Yeah like psychology being a different field from physics even if it is running on atoms ultimately.

Imagine if physics literature was filled with stuff about psychology and how that would drive physicists nuts. That's how I feel right now ;)

Multicomp · 2 years ago

threeseed · 2 years ago

RAGs do not prevent hallucinations nor does it guarantee that the quality of your output is contingent solely on the quality of your input. Using LLMs for legal use cases for example has shown it to be poor for anything other than initial research as it is accurate at best 65%:

https://dho.stanford.edu/wp-content/uploads/Legal_RAG_Halluc...

So would strongly disagree that LLMs have become “good enough” for real-world applications" based on what was promised.

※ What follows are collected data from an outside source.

$ cat config.mk
export PLATFORM = sky130hd
export DESIGN_NAME = neuron_mac_flat
export DESIGN_NICKNAME = d
export VERILOG_FILES = /design/src/rtl/neuron_mac_if.sv /design/src/rtl/neuron_mac.sv /design/src/flat_wrapper.sv
export SDC_FILE = /design/constraint.sdc
export NUM_CORES = 1
export LEC_CHECK = 0
export ABC_CLOCK_PERIOD_IN_PS = 2600
export CORE_MARGIN = 5
export CORE_UTILIZATION = 40
export CTS_BUF_LIST = sky130_fd_sc_hd__clkbuf_8
export DETAILED_ROUTE_END_ITERATION = 12
export PLACE_DENSITY = 0.69
export SETUP_SLACK_MARGIN = 0.15
export SYNTH_ARGS = -nofsm -noshare
export SYNTH_HDL_FRONTEND = slang
export SYNTH_SLANG_ARGS = --single-unit
export TNS_END_PERCENT = 30
$ cat constraint.sdc
create_clock -name clk -period 2.6 [get_ports clk]
set_clock_uncertainty 0.15 [all_clocks]
set_input_delay 0.26 -clock clk [delete_from_list [all_inputs] [get_ports clk]]
set_output_delay 0.26 -clock clk [all_outputs]
set_load 0.02 [all_outputs]
$ cat src/rtl/neuron_mac_if.sv
// Stream bundle for neuron_mac: (x, w, bias) beat input and saturated 8-bit result output.
interface neuron_mac_if;
   logic       in_valid;
   logic       in_ready;
   logic [7:0] x;
   logic [7:0] w;
   logic [7:0] bias;
   logic       out_valid;
   logic       out_ready;
   logic [7:0] out_data;
   logic       out_sat;

   modport master (
      output in_valid, x, w, bias, out_ready,
      input  in_ready, out_valid, out_data, out_sat
   );

   modport slave (
      input  in_valid, x, w, bias, out_ready,
      output in_ready, out_valid, out_data, out_sat
   );
endinterface

$ cat src/rtl/neuron_mac.sv
// Serial multiply-accumulate of N_INPUTS (x, w) beats, plus bias, saturated to 8 bits.
//
// state  | meaning
// IDLE   | waiting for the first beat; first beat loads acc and samples bias
// ACC    | accumulating the remaining beats
// BIAS   | one cycle: add bias, saturate, register the result
// OUT    | result held on the output until out_ready
module neuron_mac #(
   parameter int N_INPUTS = 4,
   parameter int ACC_W    = 20
) (
   input  logic         clk,
   input  logic         rst_n,
   neuron_mac_if.slave  bus,
   output logic         busy
);

   typedef enum logic [1:0] {
      S_IDLE,
      S_ACC,
      S_BIAS,
      S_OUT
   } state_t;

   localparam logic [7:0] LAST_CNT = 8'(N_INPUTS - 1);

   state_t             state;
   state_t             state_nxt;
   logic [ACC_W-1:0]   acc;
   logic [ACC_W-1:0]   total;
   logic [15:0]        prod;
   logic [7:0]         bias_q;
   logic [7:0]         cnt;
   logic               in_rdy;
   logic               beat;
   logic               out_valid_q;
   logic [7:0]         out_data_q;
   logic               out_sat_q;

   // in_ready depends on state and reset only, never on in_valid
   assign in_rdy = rst_n && ((state == S_IDLE) || (state == S_ACC));
   assign beat   = bus.in_valid && in_rdy;
   assign prod   = {8'd0, bus.x} * {8'd0, bus.w};
   assign total  = acc + ACC_W'(bias_q);

   assign bus.in_ready  = in_rdy;
   assign bus.out_valid = out_valid_q;
   assign bus.out_data  = out_data_q;
   assign bus.out_sat   = out_sat_q;
   assign busy          = (state != S_IDLE);

   always_ff @(posedge clk or negedge rst_n) begin
      if (!rst_n) begin
         state <= S_IDLE;
      end else begin
         state <= state_nxt;
      end
   end

   always_comb begin
      state_nxt = state;
      case (state)
         S_IDLE: begin
            if (beat) begin
               state_nxt = (N_INPUTS == 1) ? S_BIAS : S_ACC;
            end
         end
         S_ACC: begin
            if (beat && (cnt == LAST_CNT)) begin
               state_nxt = S_BIAS;
            end
         end
         S_BIAS: begin
            state_nxt = S_OUT;
         end
         S_OUT: begin
            if (bus.out_ready) begin
               state_nxt = S_IDLE;
            end
         end
         default: begin
            state_nxt = S_IDLE;
         end
      endcase
   end

   always_ff @(posedge clk or negedge rst_n) begin
      if (!rst_n) begin
         acc         <= '0;
         cnt         <= '0;
         bias_q      <= '0;
         out_valid_q <= 1'b0;
         out_data_q  <= '0;
         out_sat_q   <= 1'b0;
      end else begin
         case (state)
            S_IDLE: begin
               if (beat) begin
                  acc    <= ACC_W'(prod);
                  bias_q <= bus.bias;
                  cnt    <= 8'd1;
               end
            end
            S_ACC: begin
               if (beat) begin
                  acc <= acc + ACC_W'(prod);
                  cnt <= cnt + 8'd1;
               end
            end
            S_BIAS: begin
               out_data_q  <= (total > ACC_W'(255)) ? 8'hFF : total[7:0];
               out_sat_q   <= (total > ACC_W'(255));
               out_valid_q <= 1'b1;
            end
            S_OUT: begin
               if (bus.out_ready) begin
                  out_valid_q <= 1'b0;
                  acc         <= '0;
                  cnt         <= '0;
               end
            end
            default: begin
            end
         endcase
      end
   end

endmodule
$ cat src/flat_wrapper.sv
// flat-port wrapper written by rule: the top's interface ports become plain ports
module neuron_mac_flat 
#(
   parameter int N_INPUTS = 4,
   parameter int ACC_W    = 20
)
  (clk, rst_n, busy, bus_in_valid, bus_x, bus_w, bus_bias, bus_out_ready, bus_in_ready, bus_out_valid, bus_out_data, bus_out_sat);
  neuron_mac_if bus_i ();
  input  logic clk;
  input  logic rst_n;
  output logic busy;
  input wire logic [$bits(bus_i.in_valid)-1:0] bus_in_valid;
  input wire logic [$bits(bus_i.x)-1:0] bus_x;
  input wire logic [$bits(bus_i.w)-1:0] bus_w;
  input wire logic [$bits(bus_i.bias)-1:0] bus_bias;
  input wire logic [$bits(bus_i.out_ready)-1:0] bus_out_ready;
  output wire logic [$bits(bus_i.in_ready)-1:0] bus_in_ready;
  output wire logic [$bits(bus_i.out_valid)-1:0] bus_out_valid;
  output wire logic [$bits(bus_i.out_data)-1:0] bus_out_data;
  output wire logic [$bits(bus_i.out_sat)-1:0] bus_out_sat;
  assign bus_i.in_valid = bus_in_valid;
  assign bus_i.x = bus_x;
  assign bus_i.w = bus_w;
  assign bus_i.bias = bus_bias;
  assign bus_i.out_ready = bus_out_ready;
  assign bus_in_ready = bus_i.in_ready;
  assign bus_out_valid = bus_i.out_valid;
  assign bus_out_data = bus_i.out_data;
  assign bus_out_sat = bus_i.out_sat;
  neuron_mac #(.N_INPUTS(N_INPUTS), .ACC_W(ACC_W)) u_core (.clk(clk), .rst_n(rst_n), .bus(bus_i), .busy(busy));
endmodule
## Word level (Yosys, flattened, before mapping)

Index checks and enable logic that the tools add are counted.

- Word-level logic and storage cells: 47
- Register bits: 48
- Input bits: 28
- Output and inout bits: 12

- Reductions and logical operators: 12
- $mul: 1
- Equality and inequality tests: 8
- Mux-type cells: 15
- $add $sub $neg: 3
- Magnitude comparators: 1

Operator list:

| cell | count |
|---|---|
| $mux W20 | 3 |
| $pmux W20 S3 | 1 |
| $mux W8 | 4 |
| $pmux W8 S3 | 1 |
| $add A20 B16 Y20 | 1 |
| $add A20 B8 Y20 | 1 |
| $gt A20 B8 Y1 const B | 1 |
| $mul A8 B8 Y16 | 1 |
| $add A8 B1 Y8 const B | 1 |
| $eq A8 B2 Y1 const B | 1 |
| $pmux W2 S4 | 1 |
| $mux W2 | 3 |
| $eq A2 B2 Y1 const B | 2 |
| $ne A2 B1 Y1 const B | 2 |
| $ne A2 B2 Y1 const B | 2 |
| $reduce_and A2 Y1 | 2 |
| $reduce_and A4 Y1 | 1 |
| $reduce_bool A2 Y1 | 2 |
| $logic_and A1 B1 Y1 | 3 |
| $reduce_and A3 Y1 | 1 |
| $reduce_bool A3 Y1 | 1 |
| $eq A2 B1 Y1 const B | 1 |
| $logic_not A2 Y1 | 1 |
| $pmux W1 S2 | 1 |
| other kinds (2) | 2 |

## Logic depth before layout (Yosys ltp)

- Word-level depth: 7
- Depth in mapped cells: 23
- Gate-level depth less buffers: 23

## Least setup slack after synthesis

Ideal clock, no wire load.

- Kind: input to register
- From: in bus_x[0]
- To: reg u_core.acc[19]
- Setup time: 66 ps
- Buffers on the path: 0
- Path slack: -3,108 ps
- Arrival time: 5,492 ps
- Stages on the path: 22
- Data required time: 2,384 ps
- Cells stage by stage: nand2_1 fa_1 fa_1 inv_1 fa_1 inv_1 fa_1 inv_1 ha_1 a21o_1 a221oi_1 o21bai_1 a21oi_1 xnor2_1 ha_1 and4_1 o221ai_1 a21oi_1 o21bai_1 or4_1 nand2_1 a22o_1

- Word-level cells in the longest chain between the ends: 4

RTL lines:

| element | line | text |
|---|---|---|
| start, declared | flat_wrapper.sv:13 | `input wire logic [$bits(bus_i.x)-1:0] bus_x;` |
| $mul A8 B8 Y16 | neuron_mac.sv:43 | `assign prod = {8'd0, bus.x} * {8'd0, bus.w};` |
| $add A20 B16 Y20 | neuron_mac.sv:106 | `acc <= acc + ACC_W'(prod);` |
| $mux W20 | neuron_mac.sv:105 | `if (beat) begin` |
| $pmux W20 S3 | neuron_mac.sv:96 | `case (state)` |
| end signal, assigned | neuron_mac.sv:99 | `acc <= ACC_W'(prod);` |
| end signal, assigned | neuron_mac.sv:106 |  |
| end, declared | neuron_mac.sv:29 | `logic [ACC_W-1:0] acc;` |

No other way between the ends. The select of a mux whose other input is x is not followed.
A chain may end at the register's enable or synchronous reset.

## Final worst setup path

- From: in bus_x[4]
- To: reg u_core.acc[19]

The elaborated chain is that of the path after synthesis.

phillipcarter · 2 years ago

> So would strongly disagree that LLMs have become “good enough” for real-world applications" based on what was promised.

I can't speak for "what was promised" by anyone, but LLMs have been good enough to live in production as a core feature in my product since early last year, and have only gotten better.

mattyyeung · 2 years ago

You may be interested "Deterministic Quoting"[1]. This doesn't completely "solve" hallucinations, but I would argue that we do get "good enough" in several applications

Disclosure: author on [1]

[1] https://mattyyeung.github.io/deterministic-quoting

Have seen this approach before.

It's the yes we hallucinate but don't worry because we provide the sources for users to check.

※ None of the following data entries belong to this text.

==> src/rtl/setting_bus_pkg.sv <==
`default_nettype none
// ============================================================================
//  Module      : setting_bus_pkg
//  Description : Shared constants for the AXI-stream to settings-bus bridge:
//                FSM state encodings, header field positions, data width and
//                a helper that builds the reserved-field mask.
//  Revision    : 1.0 - initial release
// ============================================================================
package setting_bus_pkg;

    // Settings-bus data width
    localparam int c_DATA_W = 32;

    // Header field positions
    localparam int c_AUTO_INC_BIT = 31;
    localparam int c_RSVD_HI_BIT  = 30;

    // FSM state encodings
    localparam logic [1:0] S_HDR  = 2'd0;
    localparam logic [1:0] S_DATA = 2'd1;
    localparam logic [1:0] S_DROP = 2'd2;

    // Mask covering header bits [c_RSVD_HI_BIT:aw]; these must be zero
    function automatic logic [31:0] rsvd_mask(input int aw);
        logic [31:0] w_hi;
        logic [31:0] w_lo;
        w_hi = (32'h1 << (c_RSVD_HI_BIT + 1)) - 32'h1;
        w_lo = (32'h1 << aw) - 32'h1;
        return w_hi & ~w_lo;
    endfunction

endpackage : setting_bus_pkg
`default_nettype wire

==> src/rtl/strobe_gap_counter.sv <==
`default_nettype none
// ============================================================================
//  Module      : strobe_gap_counter
//  Description : Down-counter that enforces a minimum idle gap between
//                settings-bus strobes. Loads GAP, counts down to zero and
//                holds there; zero means the next write may be accepted.
//  Revision    : 1.0 - initial release
// ============================================================================
module strobe_gap_counter #(
    parameter int GAP = 1
) (
    input  logic clk,
    input  logic reset_n,
    input  logic load,
    output logic zero
);

    localparam int c_W = $clog2(GAP + 1);

    logic [c_W-1:0] r_cnt;

    // Load on a write, otherwise count down until zero
    always_ff @(posedge clk) begin
        if (!reset_n) begin
            r_cnt <= '0;
        end else if (load) begin
            r_cnt <= c_W'(GAP);
        end else if (r_cnt != '0) begin
            r_cnt <= r_cnt - c_W'(1);
        end
    end

    assign zero = (r_cnt == '0);

endmodule : strobe_gap_counter
`default_nettype wire

==> src/rtl/axi_stream_to_setting_bus.sv <==
`default_nettype none
// ============================================================================
//  Module      : axi_stream_to_setting_bus
//  Description : Settings-bus initiator. Word 0 of each AXI-stream packet is
//                a header (start address, AUTO_INC flag); each following word
//                becomes one registered set_stb write, optionally throttled
//                to a minimum inter-strobe gap.
//  Revision    : 1.0 - initial release
// ============================================================================
module axi_stream_to_setting_bus
    import setting_bus_pkg::*;
#(
    parameter int AWIDTH     = 8,
    parameter int STROBE_GAP = 0,
    parameter int CHECK_RSVD = 1
) (
    input  logic                clk,
    input  logic                reset_n,
    input  logic [c_DATA_W-1:0] i_tdata,
    input  logic                i_tlast,
    input  logic                i_tvalid,
    output logic                i_tready,
    output logic                set_stb,
    output logic [AWIDTH-1:0]   set_addr,
    output logic [c_DATA_W-1:0] set_data,
    output logic                error_stb,
    output logic                busy
);

    localparam logic [31:0] c_RSVD_MASK = rsvd_mask(AWIDTH);

    logic [1:0]        r_state;
    logic [AWIDTH-1:0] r_addr;
    logic              r_auto_inc;
    logic              r_run;

    logic w_beat;
    logic w_data_fire;
    logic w_rsvd_bad;
    logic w_gap_zero;

    assign w_beat      = i_tvalid & i_tready;
    assign w_data_fire = w_beat && (r_state == S_DATA);
    assign w_rsvd_bad  = (CHECK_RSVD != 0) && ((i_tdata & c_RSVD_MASK) != 32'h0);

    // Ready is held low through reset, then gated only by the gap counter.
    // The counter is zero in S_HDR/S_DROP except right after a final data
    // beat, which is exactly when the next header must wait.
    assign i_tready = r_run & w_gap_zero;

    generate
        if (STROBE_GAP > 0) begin : g_gap
            strobe_gap_counter #(
                .GAP (STROBE_GAP)
            ) u_gap (
                .clk     (clk),
                .reset_n (reset_n),
                .load    (w_data_fire),
                .zero    (w_gap_zero)
            );
        end else begin : g_no_gap
            assign w_gap_zero = 1'b1;
        end
    endgenerate

    // Packet FSM, address tracking and registered settings-bus outputs
    always_ff @(posedge clk) begin
        if (!reset_n) begin
            r_state    <= S_HDR;
            r_addr     <= '0;
            r_auto_inc <= 1'b0;
            r_run      <= 1'b0;
            set_stb    <= 1'b0;
            set_addr   <= '0;
            set_data   <= '0;
            error_stb  <= 1'b0;
            busy       <= 1'b0;
        end else begin
            r_run     <= 1'b1;
            set_stb   <= 1'b0;
            error_stb <= 1'b0;
            case (r_state)
                S_HDR: begin
                    if (w_beat) begin
                        r_addr     <= i_tdata[AWIDTH-1:0];
                        r_auto_inc <= i_tdata[c_AUTO_INC_BIT];
                        if (w_rsvd_bad) begin
                            // Bad header: flag it and swallow the rest
                            error_stb <= 1'b1;
                            r_state   <= i_tlast ? S_HDR : S_DROP;
                            busy      <= ~i_tlast;
                        end else if (i_tlast) begin
                            // Header with no data words is malformed
                            error_stb <= 1'b1;
                        end else begin
                            r_state <= S_DATA;
                            busy    <= 1'b1;
                        end
                    end
                end
                S_DATA: begin
                    if (w_beat) begin
                        set_stb  <= 1'b1;
                        set_addr <= r_addr;
                        set_data <= i_tdata;
                        if (r_auto_inc) begin
                            r_addr <= r_addr + AWIDTH'(1);
                        end
                        if (i_tlast) begin
                            r_state <= S_HDR;
                            busy    <= 1'b0;
                        end
                    end
                end
                S_DROP: begin
                    if (w_beat && i_tlast) begin
                        r_state <= S_HDR;
                        busy    <= 1'b0;
                    end
                end
                default: begin
                    r_state <= S_HDR;
                    busy    <= 1'b0;
                end
            endcase
        end
    end

endmodule : axi_stream_to_setting_bus
`default_nettype wire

Even though everyone knows that users will never check unless the hallucination is egregious.

It's such a disingenuous way of handling this.

DylanSp · 2 years ago

Looks like the same content that was posted on oreilly.com a couple days ago, just on a separate site. That has some existing discussion: https://news.ycombinator.com/item?id=40508390.

mercurialsolo · 2 years ago

As we go about moving LLM enabled products into production we definitely see a bunch of what is being spoken about resonate. We also see the below as areas which need to be expanded upon for developers building in the space to take products to production :

I would love to see this article also expand to touch upon things like : - data management - (tooling, frameworks, open vs closed data management, labelling & annotations) - inference as a pipeline - frameworks for breaking down model inference into smaller tasks & combining outputs (do DAG's have a role to play here?) - prompts - areas like caching, management, versioning, evaluations - model observability - tokens, costs, latency, drift? - evals for multimodality - how do we tackle evals here which in turn can go into loops e.g. quality of audio, speech or visual outputs

sheepscreek · 2 years ago

I’m sure this has some decent insights but it’s from almost 1 year ago! A lot has changed in this space since then.

bgrainger · 2 years ago

Are you sure? The article says "cite this as Yan et al. (May 2024)" and published-time in the metadata is 2024-05-12.

Weird: I just refreshed the page and it now redirects to a different domain (than the originally-submitted URL) and has a date of June 8, 2023. It still cites articles and blog posts from 2024, though.

jph00 · 2 years ago

Looks like they made a mistake in the article metadata - they definitely just released this article.